Webdesign and development

David Harris is the web designer for the Tibet Album project.

I started work on the Tibet Album project around March 2006, the brief was to turn some complex and detailed research databases, notes and scanned photos into a website.

A major requirement for the site was that it should only require a standard web browser to perform the basic functions you can navigate the site and view photos using any modern browser.

The site also has some additional functionality utilising the Macromedia Flash plugin, namely some advanced album functions, allowing you to layout your own album with multiple pages and view your work as a slideshow.

Also we have some interactive maps to help find your way around Central Tibet and the photos that were taken there.

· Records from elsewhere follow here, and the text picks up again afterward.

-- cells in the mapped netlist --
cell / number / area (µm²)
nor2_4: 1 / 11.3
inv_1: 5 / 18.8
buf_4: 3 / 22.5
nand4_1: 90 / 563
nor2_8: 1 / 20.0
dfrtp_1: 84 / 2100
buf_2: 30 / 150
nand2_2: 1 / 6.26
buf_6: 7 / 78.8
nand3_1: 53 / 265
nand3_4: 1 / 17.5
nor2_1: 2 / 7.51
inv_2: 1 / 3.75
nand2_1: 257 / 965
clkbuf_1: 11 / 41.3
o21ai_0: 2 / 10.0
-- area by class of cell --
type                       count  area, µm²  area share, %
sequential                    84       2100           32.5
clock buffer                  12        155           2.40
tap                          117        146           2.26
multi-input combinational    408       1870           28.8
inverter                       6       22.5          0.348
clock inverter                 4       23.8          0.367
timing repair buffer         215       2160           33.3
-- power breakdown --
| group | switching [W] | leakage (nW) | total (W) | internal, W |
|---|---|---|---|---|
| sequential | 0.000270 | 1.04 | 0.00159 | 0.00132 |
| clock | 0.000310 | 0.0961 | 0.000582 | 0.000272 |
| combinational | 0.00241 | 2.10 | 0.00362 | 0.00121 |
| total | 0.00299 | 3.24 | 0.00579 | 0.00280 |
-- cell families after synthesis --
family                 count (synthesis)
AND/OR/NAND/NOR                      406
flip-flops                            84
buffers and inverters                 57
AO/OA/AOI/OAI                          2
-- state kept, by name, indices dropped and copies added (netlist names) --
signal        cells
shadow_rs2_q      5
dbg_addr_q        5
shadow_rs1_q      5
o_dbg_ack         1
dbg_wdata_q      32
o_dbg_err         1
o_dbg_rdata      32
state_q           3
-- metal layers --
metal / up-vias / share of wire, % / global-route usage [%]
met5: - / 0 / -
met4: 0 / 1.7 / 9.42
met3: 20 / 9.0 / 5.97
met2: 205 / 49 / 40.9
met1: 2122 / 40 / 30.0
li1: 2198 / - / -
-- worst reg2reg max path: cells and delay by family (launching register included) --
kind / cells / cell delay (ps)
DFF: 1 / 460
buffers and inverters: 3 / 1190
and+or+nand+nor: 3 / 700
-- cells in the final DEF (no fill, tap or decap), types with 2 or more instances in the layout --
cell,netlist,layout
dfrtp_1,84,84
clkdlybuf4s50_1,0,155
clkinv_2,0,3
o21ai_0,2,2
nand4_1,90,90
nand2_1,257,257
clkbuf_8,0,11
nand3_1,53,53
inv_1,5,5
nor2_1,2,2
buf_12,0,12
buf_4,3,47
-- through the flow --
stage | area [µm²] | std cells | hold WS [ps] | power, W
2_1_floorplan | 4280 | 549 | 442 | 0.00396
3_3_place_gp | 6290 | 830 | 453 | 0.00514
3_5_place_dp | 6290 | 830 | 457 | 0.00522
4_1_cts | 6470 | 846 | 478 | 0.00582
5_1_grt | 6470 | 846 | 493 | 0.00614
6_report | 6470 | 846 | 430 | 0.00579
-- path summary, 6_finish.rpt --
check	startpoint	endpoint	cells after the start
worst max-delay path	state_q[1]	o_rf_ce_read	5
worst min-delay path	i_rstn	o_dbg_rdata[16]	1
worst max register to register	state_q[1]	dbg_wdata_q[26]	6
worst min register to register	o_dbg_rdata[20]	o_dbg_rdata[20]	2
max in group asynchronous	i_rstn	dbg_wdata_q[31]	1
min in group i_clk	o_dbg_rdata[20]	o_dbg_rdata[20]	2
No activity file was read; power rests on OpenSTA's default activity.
### config.mk
export PLATFORM = sky130hd
export DESIGN_NAME = rr_mux_arbiter
export DESIGN_NICKNAME = d
export VERILOG_FILES = /design/src/rtl/rr_mux_arbiter.sv
export SDC_FILE = /design/constraint.sdc
export NUM_CORES = 1
export LEC_CHECK = 0
export ABC_CLOCK_PERIOD_IN_PS = 11200
export CAP_MARGIN = 20
export CELL_PAD_IN_SITES_DETAIL_PLACEMENT = 1
export CELL_PAD_IN_SITES_GLOBAL_PLACEMENT = 2
export CORE_UTILIZATION = 36
export CTS_CLUSTER_DIAMETER = 120
export CTS_CLUSTER_SIZE = 20
export DETAILED_ROUTE_END_ITERATION = 7
export HOLD_SLACK_MARGIN = 0.06
export PLACE_DENSITY = 0.95
export REMOVE_ABC_BUFFERS = 1
export SETUP_SLACK_MARGIN = 0.15
export SYNTH_ARGS = -nofsm -noshare
export SYNTH_HDL_FRONTEND = slang
export SYNTH_SLANG_ARGS = --single-unit
### constraint.sdc
create_clock -name clk -period 11.2 [get_ports clk]
set_input_delay 2.24 -clock clk [delete_from_list [all_inputs] [get_ports clk]]
set_output_delay 2.24 -clock clk [all_outputs]
set_load 0.02 [all_outputs]
### src/rtl/rr_mux_arbiter.sv
`default_nettype none
// ============================================================================
// Module   : rr_mux_arbiter
// Purpose  : round-robin grant of a shared 8:1 single-bit mux with bounded tenure
// Revision : 1.0
// ============================================================================
module rr_mux_arbiter #(
  parameter int N        = 8,
  parameter int SEL_W    = 3,
  parameter int MAX_HOLD = 4
) (
  input  logic             clk,
  input  logic             rst_n,
  input  logic [N-1:0]     req,
  input  logic [N-1:0]     din,
  output logic [SEL_W-1:0] sel,
  output logic [N-1:0]     gnt,
  output logic             dout,
  output logic             dout_valid,
  output logic             busy
);

  typedef enum logic [0:0] {
    IDLE  = 1'b0,
    GRANT = 1'b1
  } state_t;

  localparam logic [3:0] c_max_hold = 4'(MAX_HOLD);

  state_t           state_q, state_d;
  logic [SEL_W-1:0] ptr_q, ptr_d;
  logic [SEL_W-1:0] sel_q, sel_d;
  logic [N-1:0]     gnt_q, gnt_d;
  logic [3:0]       hold_q, hold_d;
  logic             dout_q, dout_d;
  logic             valid_q, valid_d;

  logic [SEL_W-1:0] g_next;
  logic [N-1:0]     others;
  logic [SEL_W-1:0] arb_base;
  logic [N-1:0]     arb_req;
  logic [SEL_W-1:0] arb_idx;
  logic             arb_found;

  assign g_next = sel_q + SEL_W'(1);
  assign others = req & ~(N'(1) << sel_q);

  // In GRANT the search always starts just past the grantee with the grantee
  // masked; on release req[sel] is already low so this also covers that case.
  always_comb begin
    arb_base = ptr_q;
    arb_req  = req;
    if (state_q == GRANT) begin
      arb_base = g_next;
      arb_req  = others;
    end
  end

  // Descending scan so the smallest offset from arb_base wins.
  always_comb begin
    arb_found = 1'b0;
    arb_idx   = '0;
    for (int i = N - 1; i >= 0; i--) begin
      if (arb_req[arb_base + SEL_W'(i)]) begin
        arb_found = 1'b1;
        arb_idx   = arb_base + SEL_W'(i);
      end
    end
  end

  always_comb begin
    state_d = state_q;
    ptr_d   = ptr_q;
    sel_d   = sel_q;
    gnt_d   = gnt_q;
    hold_d  = hold_q;
    dout_d  = din[sel_q];
    valid_d = (state_q == GRANT) && req[sel_q];

    case (state_q)
      IDLE: begin
        if (arb_found) begin
          state_d = GRANT;
          sel_d   = arb_idx;
          gnt_d   = N'(1) << arb_idx;
          hold_d  = 4'd1;
        end
      end
      GRANT: begin
        if (!req[sel_q]) begin
          ptr_d = g_next;
          if (arb_found) begin
            sel_d  = arb_idx;
            gnt_d  = N'(1) << arb_idx;
            hold_d = 4'd1;
          end else begin
            state_d = IDLE;
            gnt_d   = '0;
            hold_d  = '0;
          end
        end else if ((hold_q == c_max_hold) && arb_found) begin
          ptr_d  = g_next;
          sel_d  = arb_idx;
          gnt_d  = N'(1) << arb_idx;
          hold_d = 4'd1;
        end else if (hold_q != c_max_hold) begin
          hold_d = hold_q + 4'd1;
        end
      end
      default: begin
        state_d = IDLE;
        gnt_d   = '0;
      end
    endcase
  end

  always_ff @(posedge clk or negedge rst_n) begin
    if (!rst_n) begin
      state_q <= IDLE;
      ptr_q   <= '0;
      sel_q   <= '0;
      gnt_q   <= '0;
      hold_q  <= '0;
      dout_q  <= 1'b0;
      valid_q <= 1'b0;
    end else begin
      state_q <= state_d;
      ptr_q   <= ptr_d;
      sel_q   <= sel_d;
      gnt_q   <= gnt_d;
      hold_q  <= hold_d;
      dout_q  <= dout_d;
      valid_q <= valid_d;
    end
  end

  assign sel        = sel_q;
  assign gnt        = gnt_q;
  assign dout       = dout_q;
  assign dout_valid = valid_q;
  assign busy       = (state_q == GRANT);

endmodule
`default_nettype wire
* After elaboration in Yosys (flattened, before gate mapping)
Index checks and enable logic that the tools add are counted.
** Word-level totals
- Output and inout port bits :: 14
- Logic and storage cells :: 99
- Bits in registers :: 21
- Bits of input ports :: 18
** Operators by class
- Reduce and logical (&&, ||, !) cells :: 5
- Mux-type cells :: 58
- Add/subtract/negate cells :: 9
- Magnitude comparators :: 9
- Bitwise gates (word level) :: 3
- Eq/ne operators :: 6
- Shift-type cells :: 2
** Operator list (count)
- $mux W3 :: 14
- $mux W8 :: 5
- $lt A3 B4 Y1 const B :: 9
- $bmux W1 S3 :: 10
- $mux W1 :: 21
- $mux W4 :: 4
- $pmux W8 S2 :: 1
- $shl A1 B3 Y8 const A :: 2
- $add A3 B3 Y3 const B :: 4
- $and A8 B8 Y8 :: 1
- $not A8 Y8 :: 1
- $pmux W4 S2 :: 1
- $add A3 B1 Y3 const B :: 2
- $add A3 B2 Y3 const B :: 2
- $pmux W3 S2 :: 1
- $reduce_and A2 Y1 :: 3
- $add A4 B1 Y4 const B :: 1
- $eq A4 B3 Y1 const B :: 1
- $ne A4 B2 Y1 const B :: 1
- $ne A4 B3 Y1 const B :: 1
- $ne A3 B2 Y1 const B :: 1
- $logic_and A1 B1 Y1 :: 2
- $ne A2 B1 Y1 const B :: 1
- $ne A2 B2 Y1 const B :: 1
- other kinds (2) :: 2

* Depth between registers and ports, before layout
Gate-level depths: netlist (run 1).
- Depth after elaboration :: 18
- Mapped depth :: 16
- Gate-level depth less buffers :: 13

* Worst setup path after synthesis (run 1)
Ideal clock, no wire load.
- Path type :: input to register
- Start :: input port req[7]
- End :: register ptr_q[0]
- Path slack :: 7.053 ns
- Arrival time :: 4.019 ns
- Stages on the path :: 8
- Required time :: 11.072 ns
- Library setup time :: 0.128 ns
- Path through :: a21boi_1 mux4_2 nand2_1 o21a_1 nor3b_2 a21oi_1 o21ai_2 mux2_1
** Between the ends
- Cells in the longest elaborated chain, start to end :: 15
** Ends and longest elaborated chain
- start: declaration :: RTL line 14 : input logic [N-1:0] req,
- $and A8 B8 Y8 :: RTL line 46 : assign others = req & ~(N'(1) << sel_q);
- $mux W8 :: RTL line 53 : if (state_q == GRANT) begin
- $bmux W1 S3 :: RTL line 64 : if (arb_req[arb_base + SEL_W'(i)]) begin
- $mux W1 (implied by the code) :: RTL line 64
- $mux W1 (8 in a row) :: RTL line 64
- $logic_and A1 B1 Y1 :: RTL line 101 : end else if ((hold_q == c_max_hold) && arb_found) begin
- $ne A2 B1 Y1 (no line)
- $reduce_and A2 Y1 (no line)
- end signal: assignment :: RTL line 128 : ptr_q <= ptr_d;
- end: declaration :: RTL line 31 : logic [SEL_W-1:0] ptr_q, ptr_d;
Several ways; a longest one is shown, not always the timed one. The select of a mux whose other input is x is not followed.
A chain may end at the register's enable or synchronous reset.

* Final worst setup path (run 1)
- Start :: input port req[3]
- End :: register gnt_q[7], in the netlist gnt[7]
** Between the ends
- Cells in the longest elaborated chain, start to end :: 16
** Ends and longest elaborated chain
- $and A8 B8 Y8 :: RTL line 46
- $mux W8 :: RTL line 53
- $bmux W1 S3 :: RTL line 64
- $mux W1 (implied by the code) :: RTL line 64
- $mux W3 (8 in a row) :: RTL line 64
- $shl A1 B3 Y8 :: RTL line 85, 94, 104
- $mux W8 (on tied branches) :: RTL line 92, 101
- $mux W8 :: RTL line 90 : if (!req[sel_q]) begin
- $pmux W8 S2 :: RTL line 80 : case (state_q)
- end signal: assignment :: RTL line 130 : gnt_q <= gnt_d;
- end: declaration :: RTL line 33 : logic [N-1:0] gnt_q, gnt_d;
Several ways; a longest one is shown, not always the timed one. The select of a mux whose other input is x is not followed.

==> results of run 1 <==
==> cells in the mapped netlist, types with 2 or more instances <==
| library cell | instances | share of area [%] |
|---|---|---|
| a32o_1 | 8 | 3.7 |
| mux4_2 | 7 | 7.3 |
| nand2b_1 | 2 | 0.58 |
| nor2b_1 | 2 | 0.58 |
| and2_1 | 5 | 1.4 |
| nand4_1 | 6 | 1.7 |
| o211ai_1 | 2 | 0.69 |
| a21oi_1 | 16 | 3.7 |
| mux2_1 | 2 | 1.0 |
| o22ai_1 | 2 | 0.58 |
| o211ai_2 | 3 | 1.7 |
| nor2b_2 | 2 | 0.81 |
| clkbuf_1 | 3 | 0.52 |
| inv_1 | 12 | 2.1 |
| o21ai_2 | 3 | 1.2 |
| o21ai_1 | 3 | 0.69 |
| mux2_2 | 3 | 1.6 |
| o311ai_0 | 2 | 0.81 |
| nand2_1 | 26 | 4.5 |
| buf_4 | 3 | 1.0 |
| buf_2 | 5 | 1.2 |
| o2bb2ai_1 | 3 | 1.2 |
| ha_1 | 10 | 5.8 |
| a21o_1 | 5 | 1.7 |
| xnor2_1 | 3 | 1.2 |
| a31oi_1 | 7 | 2.0 |
| o21ai_0 | 9 | 2.1 |
| o21a_1 | 2 | 0.69 |
| nor2_1 | 12 | 2.1 |
| nand3b_1 | 4 | 1.4 |
| mux2i_1 | 2 | 0.93 |
| o2111ai_1 | 3 | 1.2 |
| dfrtp_1 | 21 | 24 |
| a221oi_1 | 5 | 2.0 |
| nand3_1 | 15 | 3.5 |
| a32oi_1 | 2 | 0.81 |
| or3_1 | 2 | 0.58 |
==> sequential cells by signal, summed over array words and instances (netlist names) <==
| name | cells |
|---|---|
| dout_valid | 1 |
| sel | 3 |
| dout | 1 |
| hold_q | 4 |
| ptr_q | 3 |
| busy | 1 |
| gnt | 8 |
==> path summary, 6_finish.rpt <==
| check | slack (ps) | start | end |
|---|---|---|---|
| max in group asynchronous | 8110 | rst_n | ptr_q[1] |
| hold / removal | 490 | ptr_q[1] | ptr_q[1] |
| setup / recovery | 6470 | req[3] | gnt[7] |
| setup reg to reg | 6930 | sel[0] | ptr_q[0] |
| hold reg to reg | 490 | ptr_q[1] | ptr_q[1] |
| min in group asynchronous | 2500 | rst_n | gnt[4] |
==> worst reg2reg max path: stages, from the launching register on <==
cell	delay [ps]
dfrtp_1	690
inv_1	180
ha_1	340
mux2_2	400
ha_1	600
inv_1	170
mux4_2	410
nor2_1	140
o211ai_1	130
a21oi_2	400
a21oi_1	140
o21ai_2	210
mux2_1	360
==> layout make-up <==
class / count / area share (%)
Sequential cell: 21 / 20.6
Clock buffer: 3 / 1.62
Timing Repair Buffer: 32 / 12.5
Clock inverter: 1 / 0.196
Inverter: 13 / 1.92
Multi-Input combinational cell: 200 / 59.6
Tap cell: 72 / 3.54
==> metal layers <==
| metal | vias up | GRT usage, % | routed length, µm |
|---|---|---|---|
| met5 | - | 0 | 0 |
| met4 | 0 | 6.91 | 89 |
| met3 | 10 | 1.03 | 212 |
| met2 | 38 | 39.1 | 3210 |
| met1 | 1047 | 29.0 | 2960 |
| li1 | 1004 | - | - |
==> cells by family (layout without fill, tap and decap cells) <==
| logic type | count (synthesis) | after routing | share of synthesized area, % |
|---|---|---|---|
| AND/OR/NAND/NOR | 83 | 83 | 20.1 |
| AO/OA/AOI/OAI | 88 | 88 | 31.2 |
| XOR/XNOR | 4 | 4 | 1.62 |
| flip-flops | 21 | 21 | 24.3 |
| multiplexers | 15 | 15 | 11.5 |
| adder cells (fa/ha/maj) | 10 | 10 | 5.78 |
| buffers and inverters | 25 | 49 | 5.49 |
==> metrics by stage <==
stage / cells / cell area [µm²]
floorplan: 234 / 2090
global placement: 337 / 2490
detailed placement: 337 / 2490
CTS: 341 / 2540
global route: 342 / 2550
finish: 342 / 2550
==> impl_metrics.json, run 1 <==
{
  "area_growth_pct": 17.8,
  "synth_cell_types": 61,
  "yosys_warnings": 0,
  "clock_sinks": 21,
  "grt_use_total_pct": 22.2,
  "worstSetupEndpointType": "register",
  "wire_per_inst_um": 18.9,
  "grt_pass1_vias": 2208,
  "drc": 0,
  "num_vias": 2099,
  "critPathKind": "in -> reg",
  "synth_edf_count": 0,
  "drt_iter0_drc": 98,
  "fmax_mhz": 211,
  "die_h_um": 79.5,
  "grt_max_degree": 26,
  "final_core_util_pct": 45.2,
  "path_depth": 10,
  "rr_worst_depth": 12,
  "slew_headroom_pct": 31.4,
  "antenna_cells": 0,
  "dp_slack_ps": 6210,
  "layout.nets": 299,
  "cts_inserted_buffers": 3,
  "outcome": "finished, final reports clean",
  "path_cells": "clkdlybuf4s50_1, a21boi_0, o21ai_0, nand3_1, a21oi_1, o31ai_1, or3_1, o2111ai_1, and3_1, a32o_1",
  "cp.arrival_ps": 4890,
  "holdBufCountCts": 0,
  "die_w_um": 79.5,
  "yosys_most_used_dff": "dfrtp_1",
  "cp_top_family": "compound AO/OA/AOI/OAI gates",
  "final_cell_mix": "31 x clkdlybuf4s50_1, 26 x nand2_1, 21 x dfrtp_1, 16 x a21oi_1, 15 x nand3_1",
  "dieArea_mm2": 0.00632,
  "yosysSeqAreaShare_pct": 24.3,
  "async_flop_share_pct": 100,
  "holdPathStages": 1,
  "hold_path_class": "reg -> reg",
  "grt_antenna_before_repair": 0,
  "io_pins": 32,
  "initial_core_util_pct": 38.3,
  "final.period_utilization_pct": 42.2,
  "rsz0062_at_grt": "no",
  "layout-drive-gt1-share_pct": 12.2,
  "wirelength_um": 6470,
  "synth_seq_cells": 21,
  "post-dp-hpwl_um": 4930,
  "multiInputGateArea_mm2": 0.00152,
  "synthesis.area_mm2": 0.00216,
  "cts_root_buf": "clkbuf_8",
  "worstMarginPinSlew_ps": 1030,
  "gp_congestion": 0.897,
  "portBuffers": 31,
  "clock_tree.buffer_depth": 2,
  "setup_violations": 0,
  "dr.pass1.iters": 4,
  "syn_inst": 246,
  "overflow": 0,
  "required_ps": 11360,
  "ant_nets": 0,
  "regArea_um2": 526,
  "cts_tree": "yes",
  "tns_ps": 0,
  "cp_max_fo": 5,
  "critPathMaxStageDelay_ps": 460,
  "grt_pass1_wl_um": 11100,
  "h-tree-depth": 1,
  "hold_viol_final": 0,
  "syn_avg_cell_area_um2": 8.79,
  "crit_path_top_delay_cell": "clkdlybuf4s50_1",
  "path_buf_inv": 1,
  "viasPerCell": 6.14,
  "layout_commonest_cell": "clkdlybuf4s50_1",
  "maxCapViolations": 0,
  "fillCellCount": 650,
  "clock_skew_ps": 5.59,
  "coreArea_mm2": 0.00564,
  "cts-resized-gates": 0,
  "worstSkewPairLatency_ps": 270,
  "path_clk_slew_ps": 80,
  "period_needed_ps": 4730,
  "setup_ws_ps": 6470,
  "startpoint_type": "primary input",
  "fin_hold_ws_ps": 492,
  "drv_slew": 0,
  "num_rows": 27,
  "cts_setup_buffers": 0
}
Power of run 1 is not shown: default switching activity piles up to over one toggle a cycle in this logic, so the estimate is an artifact.
==> inputs of run 2 (changes only) <==
--- a/config.mk
+++ b/config.mk
@@ -5,16 +5,16 @@
 export SDC_FILE = /design/constraint.sdc
 export NUM_CORES = 1
 export LEC_CHECK = 0
-export ABC_CLOCK_PERIOD_IN_PS = 11200
+export ABC_CLOCK_PERIOD_IN_PS = 4300
 export CAP_MARGIN = 20
 export CELL_PAD_IN_SITES_DETAIL_PLACEMENT = 1
 export CELL_PAD_IN_SITES_GLOBAL_PLACEMENT = 2
-export CORE_UTILIZATION = 36
+export CORE_UTILIZATION = 30
 export CTS_CLUSTER_DIAMETER = 120
 export CTS_CLUSTER_SIZE = 20
 export DETAILED_ROUTE_END_ITERATION = 7
 export HOLD_SLACK_MARGIN = 0.06
-export PLACE_DENSITY = 0.95
+export PLACE_DENSITY = 0.86
 export REMOVE_ABC_BUFFERS = 1
 export SETUP_SLACK_MARGIN = 0.15
 export SYNTH_ARGS = -nofsm -noshare
==> constraint.sdc (replaced) <==
create_clock -name clk -period 4.3 [get_ports clk]
set_input_delay 0.86 -clock clk [delete_from_list [all_inputs] [get_ports clk]]
set_output_delay 0.86 -clock clk [all_outputs]
set_load 0.02 [all_outputs]
==> impl_metrics.json, run 2 (synthesized netlist as in run 1, its figures left out) <==
{
  "drc": 0,
  "final_cell_mix": "31 x clkdlybuf4s50_1, 26 x nand2_1, 20 x dfrtp_1, 16 x a21oi_1, 15 x nand3_1",
  "drt_iter0_drc": 128,
  "overflow": 0,
  "hold_path_class": "reg -> reg",
  "cts_tree": "yes",
  "viasPerCell": 5.72,
  "path_cells": "nor2b_4, nor2_4, inv_2, ha_1, inv_1, mux4_2, nor2_1, o211ai_1, a21oi_2, a21oi_1, o21ai_2, mux2_1",
  "ant_nets": 0,
  "grt_max_degree": 22,
  "post-dp-hpwl_um": 4980,
  "cts_inserted_buffers": 3,
  "r2r-end": "ptr_q[1]",
  "grt_pass1_vias": 2177,
  "crit_end": "ptr_q[1]",
  "tns_ps": 0,
  "cp_top_family": "compound AO/OA/AOI/OAI gates",
  "required_ps": 4450,
  "layout.nets": 307,
  "layout-drive-gt1-share_pct": 15.1,
  "fmax_mhz": 263,
  "layout_commonest_cell": "clkdlybuf4s50_1",
  "final.period_utilization_pct": 88.4,
  "area_growth_pct": 22.1,
  "rrSetupSlack_ps": 500,
  "antenna_cells": 0,
  "rsz0062_at_grt": "no",
  "worstSkewPairLatency_ps": 260,
  "dr.pass1.iters": 4,
  "grt_use_total_pct": 18.3,
  "cp_max_fo": 16,
  "die_h_um": 86.9,
  "clock_skew_ps": 6.65,
  "rr_worst_depth": 12,
  "path_depth": 12,
  "worstMarginPinSlew_ps": 919,
  "die_w_um": 86.9,
  "startpoint": "busy",
  "path_clk_slew_ps": 80,
  "wire_per_inst_um": 17.4,
  "grt_antenna_before_repair": 0,
  "startpoint_type": "register",
  "setup_violations": 0,
  "wirelength_um": 6510,
  "num_rows": 30,
  "slew_headroom_pct": 38.5,
  "cts_root_buf": "clkbuf_8",
  "hold_viol_final": 0,
  "io_pins": 32,
  "num_vias": 2139,
  "clock_tree.buffer_depth": 2,
  "coreArea_mm2": 0.00687,
  "holdPathStages": 1,
  "clock_sinks": 21,
  "h-tree-depth": 1,
  "period_needed_ps": 3800,
  "fillCellCount": 806,
  "portBuffers": 31,
  "path_buf_inv": 2,
  "crit-reg2reg-launch": "busy",
  "cp.arrival_ps": 3950,
  "worstSetupEndpointType": "register",
  "grt_pass1_wl_um": 10800,
  "gp_congestion": 0.845,
  "critPathMaxStageDelay_ps": 530,
  "crit_path_top_delay_cell": "dfrtp_2",
  "maxCapViolations": 0,
  "outcome": "finished, final reports clean",
  "initial_core_util_pct": 31.5,
  "largest_reg_flops": 8,
  "drv_slew": 0,
  "dieArea_mm2": 0.00756,
  "critPathKind": "reg -> reg"
}
-- run 2: cell types whose count changed in the layout (fill, tap and decap cells not counted) --
cell | before | now
clkinvlp_4 | 0 | 1
dfrtp_1 | 21 | 20
dfrtp_2 | 0 | 1
buf_4 | 1 | 9
clkinv_2 | 1 | 0
-- run 2: worst min path at each step --
stage,startpoint,endpoint,slack [ps]
after floorplan,ptr_q[1],ptr_q[1],460
after global placement,ptr_q[1],ptr_q[1],480
after detailed placement,gnt[6],gnt[6],480
after CTS,gnt[6],gnt[6],510
after global routing,ptr_q[1],ptr_q[1],530
final,gnt[4],gnt[4],510
-- run 2: layout make-up --
type	instances	area, µm²	share of cell area, %
clock buffers	3	41.3	1.56
flip-flops and latches	21	527	19.9
inverters	13	48.8	1.85
repair buffers	40	378	14.3
clock inverters	1	7.51	0.284
well taps	96	120	4.55
multi-input cells	200	1520	57.5
-- run 2: layer usage --
| metal | track usage, % | wire, µm |
|---|---|---|
| met5 | 0 | 0 |
| met4 | 3.18 | 48 |
| met3 | 0.948 | 274 |
| met2 | 32.6 | 3150 |
| met1 | 24.7 | 3040 |
-- run 2: per-stage QoR --
stage	util, %	hold slack [ps]	area, µm²	worst slack (ps)	cells
after detailed placement	37.5	480	2580	335	368
after global placement	37.5	476	2580	439	368
after floorplan	-	460	2090	652	234
after CTS	38.2	511	2630	272	372
after global routing	38.5	530	2640	212	374
final	38.5	505	2640	497	374
-- run 2: timing repair --
item | 4_1_cts | 5_1_grt
resized for setup | 0 | 1
buffers inserted | 0 | 2
hold buffers | 0 | 0
setup endpoints to repair | 0 | 15
Power of run 2 is left out for the same reason.
--- config.mk ---
export PLATFORM = sky130hd
export DESIGN_NAME = acelp_mem_arbiter_flat
export DESIGN_NICKNAME = d
export VERILOG_FILES = /design/src/rtl/acelp_mem_arbiter_if.sv /design/src/rtl/acelp_mem_arbiter.sv /design/src/flat_wrapper.sv
export SDC_FILE = /design/constraint.sdc
export NUM_CORES = 1
export LEC_CHECK = 0
export CORE_AREA = 2 2 141 143
export DETAILED_ROUTE_END_ITERATION = 12
export DIE_AREA = 0 0 143 145
export SYNTH_ARGS = -nofsm -noshare
export SYNTH_HDL_FRONTEND = slang
export SYNTH_SLANG_ARGS = --single-unit
--- constraint.sdc ---
create_clock -name clk -period 2.6 [get_ports clk]
set_input_delay 0.65 -clock clk [delete_from_list [all_inputs] [get_ports clk]]
set_output_delay 0.65 -clock clk [all_outputs]
set_load 0.01 [all_outputs]
### config.mk
export PLATFORM = sky130hd
export DESIGN_NAME = range_scan
export DESIGN_NICKNAME = d
export VERILOG_FILES = /design/src/rtl/range_scan.sv
export SDC_FILE = /design/constraint.sdc
export NUM_CORES = 1
export LEC_CHECK = 0
export BUFFER_PORTS_ARGS = -buffer_cell sky130_fd_sc_hd__buf_4
export CORE_ASPECT_RATIO = 1.25
export CORE_MARGIN = 1
export CORE_UTILIZATION = 35
export DETAILED_ROUTE_END_ITERATION = 6
export HOLD_SLACK_MARGIN = 0.02
export REMOVE_ABC_BUFFERS = 1
export SYNTH_ARGS = -nofsm -noshare
export SYNTH_HDL_FRONTEND = slang
export SYNTH_SLANG_ARGS = --single-unit
### constraint.sdc
create_clock -name clk -period 3.39 [get_ports clk]
set_clock_uncertainty 0.1 [all_clocks]
set_input_delay 0.339 -clock clk [delete_from_list [all_inputs] [get_ports clk]]
set_output_delay 0.339 -clock clk [all_outputs]
set_load 0.02 [all_outputs]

You can zoom in on the photos to look at fine detail and compare different versions of these photos and copies have been distributed over time among the different photographers and collectors, for this I wanted to make sure these would be as accessible as possible, so no plugins could power this function. Instead I programmed a "photographic detail navigator" that would allow zooming and navigating around an image using a standard web browser.

A large part of the project was to find a way to publish the extensive databases that the project team had created onto the internet. The project employed Filemaker as the research database, an unusual choice however the team could call on previous experience as it is used in day to day catologuing at the Pitt Rivers. This database had to be linked to many other databases to allow web users to see indexes and make searches via the web.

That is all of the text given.